[WORK REQUEST]:
Each line from the one containing "prod = 18'(x) * 18'd137;" to the end of the records should be copied exactly, and no other line.

(Dataset entries)
····················

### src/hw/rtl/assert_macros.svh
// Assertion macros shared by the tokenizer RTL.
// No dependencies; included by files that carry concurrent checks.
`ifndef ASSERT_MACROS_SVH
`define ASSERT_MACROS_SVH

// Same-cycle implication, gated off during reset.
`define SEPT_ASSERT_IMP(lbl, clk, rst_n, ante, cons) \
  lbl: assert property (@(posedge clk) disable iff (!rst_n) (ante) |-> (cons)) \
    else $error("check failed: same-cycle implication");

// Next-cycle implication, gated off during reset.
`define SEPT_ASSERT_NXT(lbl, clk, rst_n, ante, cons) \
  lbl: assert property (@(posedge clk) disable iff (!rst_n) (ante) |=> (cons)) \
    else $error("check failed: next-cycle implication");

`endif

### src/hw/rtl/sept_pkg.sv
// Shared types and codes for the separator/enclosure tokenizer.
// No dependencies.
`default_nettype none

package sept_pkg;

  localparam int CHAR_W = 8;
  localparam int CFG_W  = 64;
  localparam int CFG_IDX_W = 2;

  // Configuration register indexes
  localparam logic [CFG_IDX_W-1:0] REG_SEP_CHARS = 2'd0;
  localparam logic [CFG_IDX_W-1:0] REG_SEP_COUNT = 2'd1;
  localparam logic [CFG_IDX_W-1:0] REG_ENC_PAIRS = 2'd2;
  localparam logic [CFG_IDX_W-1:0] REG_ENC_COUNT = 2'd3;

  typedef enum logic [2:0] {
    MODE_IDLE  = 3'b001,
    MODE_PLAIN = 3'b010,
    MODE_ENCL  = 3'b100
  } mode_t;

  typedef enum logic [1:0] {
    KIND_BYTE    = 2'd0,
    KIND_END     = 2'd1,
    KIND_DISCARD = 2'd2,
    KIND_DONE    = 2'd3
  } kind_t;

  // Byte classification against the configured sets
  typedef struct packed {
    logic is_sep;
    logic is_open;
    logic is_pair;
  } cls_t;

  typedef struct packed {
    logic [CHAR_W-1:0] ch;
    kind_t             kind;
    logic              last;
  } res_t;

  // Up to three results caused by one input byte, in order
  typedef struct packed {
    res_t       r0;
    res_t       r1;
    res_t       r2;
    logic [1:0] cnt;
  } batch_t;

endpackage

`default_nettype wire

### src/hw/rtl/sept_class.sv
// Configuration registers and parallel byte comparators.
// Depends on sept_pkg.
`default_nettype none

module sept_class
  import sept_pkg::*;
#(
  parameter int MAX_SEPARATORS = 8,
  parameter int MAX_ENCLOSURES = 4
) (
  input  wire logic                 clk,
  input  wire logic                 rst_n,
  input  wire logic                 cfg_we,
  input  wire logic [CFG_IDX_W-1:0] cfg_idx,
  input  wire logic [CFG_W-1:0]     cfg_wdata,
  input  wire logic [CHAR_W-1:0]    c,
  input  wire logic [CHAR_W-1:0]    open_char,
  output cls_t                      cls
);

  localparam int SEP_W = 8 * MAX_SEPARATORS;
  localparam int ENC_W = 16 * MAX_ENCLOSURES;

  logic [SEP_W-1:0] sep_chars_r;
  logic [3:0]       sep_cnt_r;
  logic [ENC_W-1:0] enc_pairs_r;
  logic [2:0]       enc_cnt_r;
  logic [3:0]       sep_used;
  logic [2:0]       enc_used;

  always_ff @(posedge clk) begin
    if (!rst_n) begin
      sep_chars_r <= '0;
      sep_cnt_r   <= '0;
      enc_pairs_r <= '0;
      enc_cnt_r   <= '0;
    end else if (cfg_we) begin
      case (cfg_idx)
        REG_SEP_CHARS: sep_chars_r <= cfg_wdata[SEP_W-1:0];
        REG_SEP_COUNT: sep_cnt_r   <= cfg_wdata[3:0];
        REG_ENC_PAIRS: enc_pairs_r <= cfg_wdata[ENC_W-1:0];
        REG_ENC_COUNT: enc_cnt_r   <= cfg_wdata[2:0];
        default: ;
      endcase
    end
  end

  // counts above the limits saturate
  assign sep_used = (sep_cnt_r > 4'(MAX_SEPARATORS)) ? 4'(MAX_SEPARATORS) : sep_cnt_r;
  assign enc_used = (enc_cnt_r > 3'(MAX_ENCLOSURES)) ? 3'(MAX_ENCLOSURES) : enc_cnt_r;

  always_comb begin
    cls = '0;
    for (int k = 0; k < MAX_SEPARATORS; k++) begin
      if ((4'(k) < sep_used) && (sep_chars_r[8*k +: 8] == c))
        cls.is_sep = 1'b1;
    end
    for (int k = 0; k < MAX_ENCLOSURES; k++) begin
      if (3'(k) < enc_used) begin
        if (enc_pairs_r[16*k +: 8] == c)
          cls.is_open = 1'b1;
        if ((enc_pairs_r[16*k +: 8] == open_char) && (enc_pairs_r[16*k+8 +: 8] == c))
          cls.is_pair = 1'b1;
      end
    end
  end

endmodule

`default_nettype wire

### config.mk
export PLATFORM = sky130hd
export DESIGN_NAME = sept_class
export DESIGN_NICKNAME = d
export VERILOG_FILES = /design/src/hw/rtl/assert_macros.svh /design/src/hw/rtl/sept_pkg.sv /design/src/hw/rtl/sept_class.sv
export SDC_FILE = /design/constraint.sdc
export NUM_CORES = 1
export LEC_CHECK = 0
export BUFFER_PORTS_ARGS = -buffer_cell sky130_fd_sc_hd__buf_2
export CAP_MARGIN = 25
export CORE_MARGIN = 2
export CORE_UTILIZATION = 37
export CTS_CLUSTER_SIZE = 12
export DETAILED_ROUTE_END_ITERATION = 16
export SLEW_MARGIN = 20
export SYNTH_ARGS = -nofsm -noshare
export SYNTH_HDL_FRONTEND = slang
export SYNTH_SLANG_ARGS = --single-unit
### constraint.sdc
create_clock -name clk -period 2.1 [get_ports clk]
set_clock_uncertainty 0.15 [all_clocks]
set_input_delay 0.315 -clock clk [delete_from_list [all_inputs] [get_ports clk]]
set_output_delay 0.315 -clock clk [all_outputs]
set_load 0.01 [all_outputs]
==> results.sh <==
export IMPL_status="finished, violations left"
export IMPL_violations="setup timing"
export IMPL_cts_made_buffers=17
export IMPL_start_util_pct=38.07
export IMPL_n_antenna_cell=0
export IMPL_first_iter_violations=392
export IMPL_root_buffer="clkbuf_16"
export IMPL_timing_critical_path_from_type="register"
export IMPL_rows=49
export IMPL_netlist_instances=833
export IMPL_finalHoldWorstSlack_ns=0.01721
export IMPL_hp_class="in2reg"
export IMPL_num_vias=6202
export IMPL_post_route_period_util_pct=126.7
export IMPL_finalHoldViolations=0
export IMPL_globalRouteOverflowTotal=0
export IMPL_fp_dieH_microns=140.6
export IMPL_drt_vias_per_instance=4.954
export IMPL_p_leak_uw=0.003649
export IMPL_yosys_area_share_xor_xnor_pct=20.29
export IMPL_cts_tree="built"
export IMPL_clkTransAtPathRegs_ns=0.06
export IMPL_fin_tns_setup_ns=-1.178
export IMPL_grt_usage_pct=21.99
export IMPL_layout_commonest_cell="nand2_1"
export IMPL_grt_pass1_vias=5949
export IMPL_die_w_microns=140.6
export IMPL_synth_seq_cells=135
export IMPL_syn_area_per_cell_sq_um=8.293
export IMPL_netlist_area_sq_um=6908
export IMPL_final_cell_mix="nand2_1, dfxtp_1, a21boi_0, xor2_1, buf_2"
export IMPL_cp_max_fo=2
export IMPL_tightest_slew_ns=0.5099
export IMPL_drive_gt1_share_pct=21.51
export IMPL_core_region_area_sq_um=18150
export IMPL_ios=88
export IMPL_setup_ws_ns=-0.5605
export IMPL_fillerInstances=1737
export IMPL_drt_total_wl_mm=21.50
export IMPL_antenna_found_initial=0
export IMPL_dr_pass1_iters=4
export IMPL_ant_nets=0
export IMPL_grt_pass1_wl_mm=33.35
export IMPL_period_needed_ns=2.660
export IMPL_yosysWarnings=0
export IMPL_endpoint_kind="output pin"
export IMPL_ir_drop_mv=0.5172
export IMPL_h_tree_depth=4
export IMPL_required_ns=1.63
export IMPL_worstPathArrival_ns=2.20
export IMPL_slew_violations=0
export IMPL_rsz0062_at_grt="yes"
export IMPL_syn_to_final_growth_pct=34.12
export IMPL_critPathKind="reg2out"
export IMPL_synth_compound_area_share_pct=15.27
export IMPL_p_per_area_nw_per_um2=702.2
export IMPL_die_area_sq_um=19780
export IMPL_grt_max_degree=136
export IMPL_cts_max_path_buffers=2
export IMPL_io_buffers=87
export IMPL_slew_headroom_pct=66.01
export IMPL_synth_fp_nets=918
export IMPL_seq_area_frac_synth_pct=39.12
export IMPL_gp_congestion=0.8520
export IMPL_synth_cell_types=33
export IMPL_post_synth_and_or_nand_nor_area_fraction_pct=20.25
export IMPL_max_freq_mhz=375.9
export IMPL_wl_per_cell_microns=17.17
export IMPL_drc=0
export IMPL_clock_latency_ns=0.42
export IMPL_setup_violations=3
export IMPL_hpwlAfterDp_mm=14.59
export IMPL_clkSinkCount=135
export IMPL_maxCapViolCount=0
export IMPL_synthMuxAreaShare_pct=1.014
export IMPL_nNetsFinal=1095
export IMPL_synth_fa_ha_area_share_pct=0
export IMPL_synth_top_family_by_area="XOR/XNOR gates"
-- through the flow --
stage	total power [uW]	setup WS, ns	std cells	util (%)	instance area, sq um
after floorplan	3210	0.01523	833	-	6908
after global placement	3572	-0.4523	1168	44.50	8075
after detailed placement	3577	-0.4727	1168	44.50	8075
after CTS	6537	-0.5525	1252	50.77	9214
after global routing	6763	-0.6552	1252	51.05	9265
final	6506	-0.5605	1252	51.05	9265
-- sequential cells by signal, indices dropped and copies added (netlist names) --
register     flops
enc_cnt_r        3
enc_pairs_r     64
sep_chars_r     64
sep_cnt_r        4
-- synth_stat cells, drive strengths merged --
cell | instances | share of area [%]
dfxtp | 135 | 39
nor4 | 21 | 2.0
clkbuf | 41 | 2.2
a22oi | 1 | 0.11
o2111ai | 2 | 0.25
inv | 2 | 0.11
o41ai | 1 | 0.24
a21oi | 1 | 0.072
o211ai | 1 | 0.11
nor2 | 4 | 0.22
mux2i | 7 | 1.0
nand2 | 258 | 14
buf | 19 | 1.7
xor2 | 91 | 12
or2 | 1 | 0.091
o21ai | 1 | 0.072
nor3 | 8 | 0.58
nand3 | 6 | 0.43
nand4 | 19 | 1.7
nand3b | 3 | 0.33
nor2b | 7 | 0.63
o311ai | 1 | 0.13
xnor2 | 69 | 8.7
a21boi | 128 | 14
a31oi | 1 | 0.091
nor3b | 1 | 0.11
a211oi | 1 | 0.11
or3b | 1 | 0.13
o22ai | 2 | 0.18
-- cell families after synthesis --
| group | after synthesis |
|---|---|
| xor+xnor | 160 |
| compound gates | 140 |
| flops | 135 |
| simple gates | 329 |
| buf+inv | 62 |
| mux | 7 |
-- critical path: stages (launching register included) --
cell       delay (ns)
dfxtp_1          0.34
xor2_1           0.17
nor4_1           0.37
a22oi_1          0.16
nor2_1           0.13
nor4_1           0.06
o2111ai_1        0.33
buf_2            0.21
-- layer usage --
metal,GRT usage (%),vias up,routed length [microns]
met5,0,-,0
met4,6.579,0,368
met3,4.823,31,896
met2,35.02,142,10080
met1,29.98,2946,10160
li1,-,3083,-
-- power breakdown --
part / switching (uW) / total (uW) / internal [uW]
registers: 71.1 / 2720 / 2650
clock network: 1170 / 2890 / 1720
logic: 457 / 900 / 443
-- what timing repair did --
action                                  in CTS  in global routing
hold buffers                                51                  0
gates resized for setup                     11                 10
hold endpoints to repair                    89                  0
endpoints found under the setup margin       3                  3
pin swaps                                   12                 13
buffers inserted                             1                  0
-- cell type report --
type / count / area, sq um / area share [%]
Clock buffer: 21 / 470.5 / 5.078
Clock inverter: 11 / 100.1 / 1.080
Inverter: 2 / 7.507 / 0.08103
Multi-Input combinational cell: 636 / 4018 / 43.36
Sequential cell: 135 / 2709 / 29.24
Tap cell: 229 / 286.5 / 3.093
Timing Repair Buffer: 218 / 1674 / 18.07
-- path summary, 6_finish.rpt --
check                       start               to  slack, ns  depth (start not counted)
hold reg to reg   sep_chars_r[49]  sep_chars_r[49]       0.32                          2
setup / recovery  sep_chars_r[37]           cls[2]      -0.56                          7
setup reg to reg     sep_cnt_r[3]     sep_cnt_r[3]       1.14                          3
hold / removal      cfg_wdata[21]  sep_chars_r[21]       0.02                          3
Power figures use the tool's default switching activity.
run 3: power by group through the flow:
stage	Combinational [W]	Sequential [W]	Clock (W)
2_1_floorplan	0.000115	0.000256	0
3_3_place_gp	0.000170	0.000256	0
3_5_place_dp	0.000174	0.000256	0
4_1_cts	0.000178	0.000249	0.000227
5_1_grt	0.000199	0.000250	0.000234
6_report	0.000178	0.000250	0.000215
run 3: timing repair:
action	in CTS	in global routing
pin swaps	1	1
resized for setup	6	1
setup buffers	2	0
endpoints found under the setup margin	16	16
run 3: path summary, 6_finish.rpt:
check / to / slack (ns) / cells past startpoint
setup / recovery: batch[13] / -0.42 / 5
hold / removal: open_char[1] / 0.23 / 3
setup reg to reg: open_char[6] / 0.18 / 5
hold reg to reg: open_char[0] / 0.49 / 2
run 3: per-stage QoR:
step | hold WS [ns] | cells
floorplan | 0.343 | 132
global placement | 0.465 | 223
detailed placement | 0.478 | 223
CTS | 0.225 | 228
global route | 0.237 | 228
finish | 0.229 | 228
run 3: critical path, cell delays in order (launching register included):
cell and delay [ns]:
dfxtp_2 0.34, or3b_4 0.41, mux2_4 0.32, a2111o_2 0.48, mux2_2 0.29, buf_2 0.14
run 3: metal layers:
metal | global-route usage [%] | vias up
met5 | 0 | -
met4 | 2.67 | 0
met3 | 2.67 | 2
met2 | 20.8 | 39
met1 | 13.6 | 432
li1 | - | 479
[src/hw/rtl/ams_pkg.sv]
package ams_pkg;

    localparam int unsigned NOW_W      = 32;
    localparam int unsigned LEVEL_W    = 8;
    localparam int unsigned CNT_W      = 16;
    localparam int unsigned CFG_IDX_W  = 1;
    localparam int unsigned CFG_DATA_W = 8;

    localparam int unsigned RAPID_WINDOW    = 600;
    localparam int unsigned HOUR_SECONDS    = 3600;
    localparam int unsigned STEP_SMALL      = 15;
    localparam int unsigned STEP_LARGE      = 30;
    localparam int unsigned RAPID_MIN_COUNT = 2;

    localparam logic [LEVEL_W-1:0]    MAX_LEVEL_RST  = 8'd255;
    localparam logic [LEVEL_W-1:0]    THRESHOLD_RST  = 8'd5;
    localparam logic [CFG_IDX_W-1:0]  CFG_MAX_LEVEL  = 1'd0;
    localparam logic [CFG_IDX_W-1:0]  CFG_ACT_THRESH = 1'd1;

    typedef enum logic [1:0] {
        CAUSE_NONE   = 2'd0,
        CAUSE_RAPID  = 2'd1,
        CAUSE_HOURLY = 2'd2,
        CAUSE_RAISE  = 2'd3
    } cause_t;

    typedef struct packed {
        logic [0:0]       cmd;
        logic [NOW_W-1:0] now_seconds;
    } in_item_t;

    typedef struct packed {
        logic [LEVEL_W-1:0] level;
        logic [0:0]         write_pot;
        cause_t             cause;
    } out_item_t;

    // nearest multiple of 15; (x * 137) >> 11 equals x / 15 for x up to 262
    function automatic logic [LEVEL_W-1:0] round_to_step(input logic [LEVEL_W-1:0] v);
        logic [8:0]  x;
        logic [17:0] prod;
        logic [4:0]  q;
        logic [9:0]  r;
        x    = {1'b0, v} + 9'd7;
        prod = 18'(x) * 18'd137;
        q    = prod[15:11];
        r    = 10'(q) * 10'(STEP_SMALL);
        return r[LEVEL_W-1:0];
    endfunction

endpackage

····················

[RESULT]:
        prod = 18'(x) * 18'd137;
        q    = prod[15:11];
        r    = 10'(q) * 10'(STEP_SMALL);
        return r[LEVEL_W-1:0];
    endfunction

endpackage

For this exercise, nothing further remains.